Tepat setelah pintu kamar terbuka, sosok Joe yang tersengal-sengalt terlihat. Wajah pria itu
berwarna merah dan dipenuhi oleh keringat. Joe terlihat sedikit kebingungan karena pintu tiba-tiba
saja terbuka. Akan tetapi, ekspresi mukanya seketika berubah.
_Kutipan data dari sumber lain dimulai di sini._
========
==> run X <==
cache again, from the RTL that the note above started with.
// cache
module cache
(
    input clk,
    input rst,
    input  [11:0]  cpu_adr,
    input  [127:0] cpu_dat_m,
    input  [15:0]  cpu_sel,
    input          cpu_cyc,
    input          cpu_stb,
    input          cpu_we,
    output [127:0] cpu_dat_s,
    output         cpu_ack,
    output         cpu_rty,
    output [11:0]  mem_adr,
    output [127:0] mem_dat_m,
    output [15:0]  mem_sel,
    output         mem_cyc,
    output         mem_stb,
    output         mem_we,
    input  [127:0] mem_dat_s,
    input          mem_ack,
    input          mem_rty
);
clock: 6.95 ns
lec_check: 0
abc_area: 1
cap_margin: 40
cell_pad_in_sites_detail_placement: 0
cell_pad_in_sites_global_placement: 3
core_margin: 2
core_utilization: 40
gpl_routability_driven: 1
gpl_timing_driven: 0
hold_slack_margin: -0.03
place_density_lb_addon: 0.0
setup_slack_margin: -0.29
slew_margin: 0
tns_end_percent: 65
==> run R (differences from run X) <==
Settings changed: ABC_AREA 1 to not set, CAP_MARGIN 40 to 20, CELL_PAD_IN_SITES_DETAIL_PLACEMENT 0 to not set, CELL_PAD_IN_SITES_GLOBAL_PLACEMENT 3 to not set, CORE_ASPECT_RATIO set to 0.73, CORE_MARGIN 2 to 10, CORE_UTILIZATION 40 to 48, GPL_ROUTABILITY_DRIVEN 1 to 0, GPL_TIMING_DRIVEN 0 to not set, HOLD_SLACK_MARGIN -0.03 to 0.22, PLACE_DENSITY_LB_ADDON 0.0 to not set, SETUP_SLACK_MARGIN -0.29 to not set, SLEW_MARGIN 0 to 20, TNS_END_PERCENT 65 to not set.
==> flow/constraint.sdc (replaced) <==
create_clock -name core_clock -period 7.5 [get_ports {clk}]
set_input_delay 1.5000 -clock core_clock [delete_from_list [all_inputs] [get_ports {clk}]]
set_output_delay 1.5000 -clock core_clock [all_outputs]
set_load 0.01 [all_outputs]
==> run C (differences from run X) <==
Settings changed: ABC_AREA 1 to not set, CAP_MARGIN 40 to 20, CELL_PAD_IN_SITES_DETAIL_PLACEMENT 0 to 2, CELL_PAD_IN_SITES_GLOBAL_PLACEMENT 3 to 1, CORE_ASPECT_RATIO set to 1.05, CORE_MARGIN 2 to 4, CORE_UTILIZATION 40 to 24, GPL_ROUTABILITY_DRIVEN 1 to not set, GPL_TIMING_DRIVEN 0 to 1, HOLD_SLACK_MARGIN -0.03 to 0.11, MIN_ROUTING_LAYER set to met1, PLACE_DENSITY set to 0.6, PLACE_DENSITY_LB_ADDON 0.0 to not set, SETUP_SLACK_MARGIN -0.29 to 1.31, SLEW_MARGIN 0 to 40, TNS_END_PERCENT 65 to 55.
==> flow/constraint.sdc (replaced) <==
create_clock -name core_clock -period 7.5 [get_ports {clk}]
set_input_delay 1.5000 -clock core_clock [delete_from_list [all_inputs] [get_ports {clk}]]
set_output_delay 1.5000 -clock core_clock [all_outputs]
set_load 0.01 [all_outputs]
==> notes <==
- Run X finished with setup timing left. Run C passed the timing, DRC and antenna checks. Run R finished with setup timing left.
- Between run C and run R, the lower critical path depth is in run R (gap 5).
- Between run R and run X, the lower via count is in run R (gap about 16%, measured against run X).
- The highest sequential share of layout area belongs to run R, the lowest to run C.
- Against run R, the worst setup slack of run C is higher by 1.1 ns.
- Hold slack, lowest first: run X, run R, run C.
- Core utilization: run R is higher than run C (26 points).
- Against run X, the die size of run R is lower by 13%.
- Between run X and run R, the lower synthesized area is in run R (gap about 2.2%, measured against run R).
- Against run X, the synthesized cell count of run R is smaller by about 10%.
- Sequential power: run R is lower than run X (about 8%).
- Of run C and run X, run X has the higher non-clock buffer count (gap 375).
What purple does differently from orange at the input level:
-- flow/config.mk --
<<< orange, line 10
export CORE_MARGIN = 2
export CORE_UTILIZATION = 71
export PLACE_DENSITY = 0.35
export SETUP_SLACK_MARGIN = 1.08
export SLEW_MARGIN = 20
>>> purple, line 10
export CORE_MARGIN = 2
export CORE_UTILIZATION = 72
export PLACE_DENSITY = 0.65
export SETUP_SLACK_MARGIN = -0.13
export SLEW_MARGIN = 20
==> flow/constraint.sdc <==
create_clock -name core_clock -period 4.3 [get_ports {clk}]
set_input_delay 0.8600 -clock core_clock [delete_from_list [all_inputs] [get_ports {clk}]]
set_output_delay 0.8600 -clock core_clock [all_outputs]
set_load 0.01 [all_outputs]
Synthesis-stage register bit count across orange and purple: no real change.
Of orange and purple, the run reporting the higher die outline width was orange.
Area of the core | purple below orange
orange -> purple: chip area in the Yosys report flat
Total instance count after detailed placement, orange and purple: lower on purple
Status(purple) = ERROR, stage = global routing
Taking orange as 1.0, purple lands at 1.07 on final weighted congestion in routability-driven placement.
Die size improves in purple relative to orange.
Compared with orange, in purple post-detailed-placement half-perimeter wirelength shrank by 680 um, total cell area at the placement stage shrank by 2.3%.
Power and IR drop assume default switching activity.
==> inputs of maple <==
==> flow/design.v (excerpt) <==
module ahb_lite_fir_filter(
    input clk,
          n_rst,
    input logic hsel,
    input logic [3:0] haddr,
    input logic hsize,
    input logic [1:0] htrans,
    input logic hwrite,
    input logic [15:0] hwdata,
    output logic [15:0] hrdata,
    output logic hresp
);
logic [15:0] fir_out, sample_data, fir_coefficient;
logic [1:0] coefficient_num;
logic processed, err, modwait, data_ready, new_coefficient_set, load_coeff, clear_new_coefficient;
ahb_lite_slave AHB (.clk(clk), 
                    .n_rst(n_rst),
                    .fir_out(fir_out),
                    .modwait(modwait),
                    .err(err),
                    .sample_data(sample_data),
                    .data_ready(data_ready),
                    .fir_coefficient(fir_coefficient),
                    .new_coefficient_set(new_coefficient_set),
                    .coefficient_num(coefficient_num),
                    .clear_new_coefficient(clear_new_coefficient),
                    .hsel(hsel),
                    .htrans(htrans),
                    .haddr(haddr),
                    .hsize(hsize),
                    .hwrite(hwrite),
                    .hwdata(hwdata),
                    .hrdata(hrdata),
                    .hresp(hresp),
                    .processed(processed));
coefficient_loader CFL  (.clk(clk),
                        .n_reset(n_rst),
  ...
==> flow/config.mk <==
export PLATFORM = sky130hd
export DESIGN_NAME = ahb_lite_fir_filter
export DESIGN_NICKNAME = ahb_lite_fir_filter
export VERILOG_FILES = /design/flow/design.v
export SDC_FILE = /design/flow/constraint.sdc
export NUM_CORES = 4
export LEC_CHECK = 0
export CAP_MARGIN = 20
export CELL_PAD_IN_SITES_GLOBAL_PLACEMENT = 0
export CORE_MARGIN = 2
export CORE_UTILIZATION = 70
export CTS_CLUSTER_DIAMETER = 344
export CTS_CLUSTER_SIZE = 15
export GPL_ROUTABILITY_DRIVEN = 1
export GPL_TIMING_DRIVEN = 1
export HOLD_SLACK_MARGIN = -0.09
export MAX_ROUTING_LAYER = met4
export PLACE_DENSITY_LB_ADDON = 0.02
export SETUP_SLACK_MARGIN = -0.55
export SLEW_MARGIN = 35
==> flow/constraint.sdc <==
create_clock -name core_clock -period 7.62 [get_ports {clk}]
set_input_delay 1.5240 -clock core_clock [delete_from_list [all_inputs] [get_ports {clk}]]
set_output_delay 1.5240 -clock core_clock [all_outputs]
set_load 0.01 [all_outputs]
run.sh (not shown) runs the stock make flow with config.mk's settings and CLKGATE_MAP_FILE=.
==> yarrow: changes against maple <==
--- a/flow/config.mk
+++ b/flow/config.mk
@@ -7,2 +7,3 @@
 export LEC_CHECK = 0
+export ABC_AREA = 1
 export CAP_MARGIN = 20
@@ -18,3 +19,3 @@
 export PLACE_DENSITY_LB_ADDON = 0.02
-export SETUP_SLACK_MARGIN = -0.55
+export SETUP_SLACK_MARGIN = 2.07
 export SLEW_MARGIN = 35
==> flow/constraint.sdc (replaced) <==
create_clock -name core_clock -period 7.2 [get_ports {clk}]
set_input_delay 1.4400 -clock core_clock [delete_from_list [all_inputs] [get_ports {clk}]]
set_output_delay 1.4400 -clock core_clock [all_outputs]
set_load 0.01 [all_outputs]
==> harbor: changes against maple <==
==> flow/config.mk (replaced) <==
export PLATFORM = sky130hd
export DESIGN_NAME = ahb_lite_fir_filter
export DESIGN_NICKNAME = ahb_lite_fir_filter
export VERILOG_FILES = /design/flow/design.v
export SDC_FILE = /design/flow/constraint.sdc
export NUM_CORES = 4
export LEC_CHECK = 0
export CAP_MARGIN = 20
export CORE_MARGIN = 2
export CORE_UTILIZATION = 40
export CTS_CLUSTER_DIAMETER = 148
export GPL_ROUTABILITY_DRIVEN = 0
export PLACE_DENSITY_LB_ADDON = 0.26
export SLEW_MARGIN = 20
==> flow/constraint.sdc (replaced) <==
create_clock -name core_clock -period 9.0 [get_ports {clk}]
set_input_delay 1.8000 -clock core_clock [delete_from_list [all_inputs] [get_ports {clk}]]
set_output_delay 1.8000 -clock core_clock [all_outputs]
set_load 0.01 [all_outputs]
==> delta: changes against maple <==
==> flow/config.mk (replaced) <==
export PLATFORM = sky130hd
export DESIGN_NAME = ahb_lite_fir_filter
export DESIGN_NICKNAME = ahb_lite_fir_filter
export VERILOG_FILES = /design/flow/design.v
export SDC_FILE = /design/flow/constraint.sdc
export NUM_CORES = 4
export LEC_CHECK = 0
export ABC_AREA = 1
export CAP_MARGIN = 30
export CELL_PAD_IN_SITES_GLOBAL_PLACEMENT = 1
export CORE_ASPECT_RATIO = 0.96
export CORE_MARGIN = 2
export CORE_UTILIZATION = 63
export CTS_CLUSTER_DIAMETER = 254
export CTS_CLUSTER_SIZE = 74
export GPL_ROUTABILITY_DRIVEN = 0
export GPL_TIMING_DRIVEN = 0
export HOLD_SLACK_MARGIN = 0.05
export MAX_ROUTING_LAYER = met4
export PLACE_DENSITY_LB_ADDON = 0.12
export SETUP_SLACK_MARGIN = 0.49
export SLEW_MARGIN = 15
export TNS_END_PERCENT = 80
==> flow/constraint.sdc (replaced) <==
create_clock -name core_clock -period 9.14 [get_ports {clk}]
set_input_delay 1.8280 -clock core_clock [delete_from_list [all_inputs] [get_ports {clk}]]
set_output_delay 1.8280 -clock core_clock [all_outputs]
set_load 0.01 [all_outputs]
==> changes_impl.md <==
### Implementation results

* Complex Gates by Area at 15.56%
* Num CTS Buffers at 31
* Status: stopped before the end
* Failed at: 5_1_grt
* Error: [ERROR GRT-0232] Routing congestion too high. Check the congestion heatmap in the GUI.
The numbers above come from yarrow.

==> changes_impl.md <==
### Changed

* Complex Gates by Area at roughly 16%
* Routing usage on met3 at 6.315%
* Status: no timing/DRC/antenna violations
* Num CTS Buffers at 47
* Total number of vias at around 28,000
* Clock tree sinks at 420
The numbers above come from harbor.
“Apa yang kamu lakukan?!” Joe membentak Jesslyn. Dia ingin menceramahinya. Namun, sekarang
bukan waktunya untuk itu. Pria itu pun mengambil ponselnya yang dipegang oleh sang istri lalu
berlari dengan terburu-buru.

Joe tidak mengerti mengapa Jesslyn melakukan tindakan semacam itu. Dia tidak bisa membayangkan
kalau istrinya memiliki niat jahat kepada dirinya. Terlebih lagi, ekspresi Jesslyn saat di depan pintu,
Joe tidak bisa untuk tidak merasa terganggu. Istrinya menangis. Air mata membanjiri pipinya. Jesslyn
tidak mungkin seperti itu kecuali dirinya benar-benar tertekan.

Joe berdecak kesal. Dia marah kepada dirinya sendiri. Jesslyn memang sudah bertingkah aneh.
Wanita itu beberapa kali berusaha menghindarinya. Seharusnya, dia bisa segera sadar. Tapi, semua
urusan kerjaan ini menyita begitu banyak perhatiannya sampai-sampai dia tidak punya waktu untuk
istrinya sendiri. Joe pun tersadar, dia bukannya percaya kalau semalam, Jesslyn lelah karena kerjaan.
Dia hanya ingin berusaha berpikir seperti itu karena itu lebih mudah. Sekarang, dia bisa tahu kalau
Jesslyn pasti sedang menyembunyikan hal besar.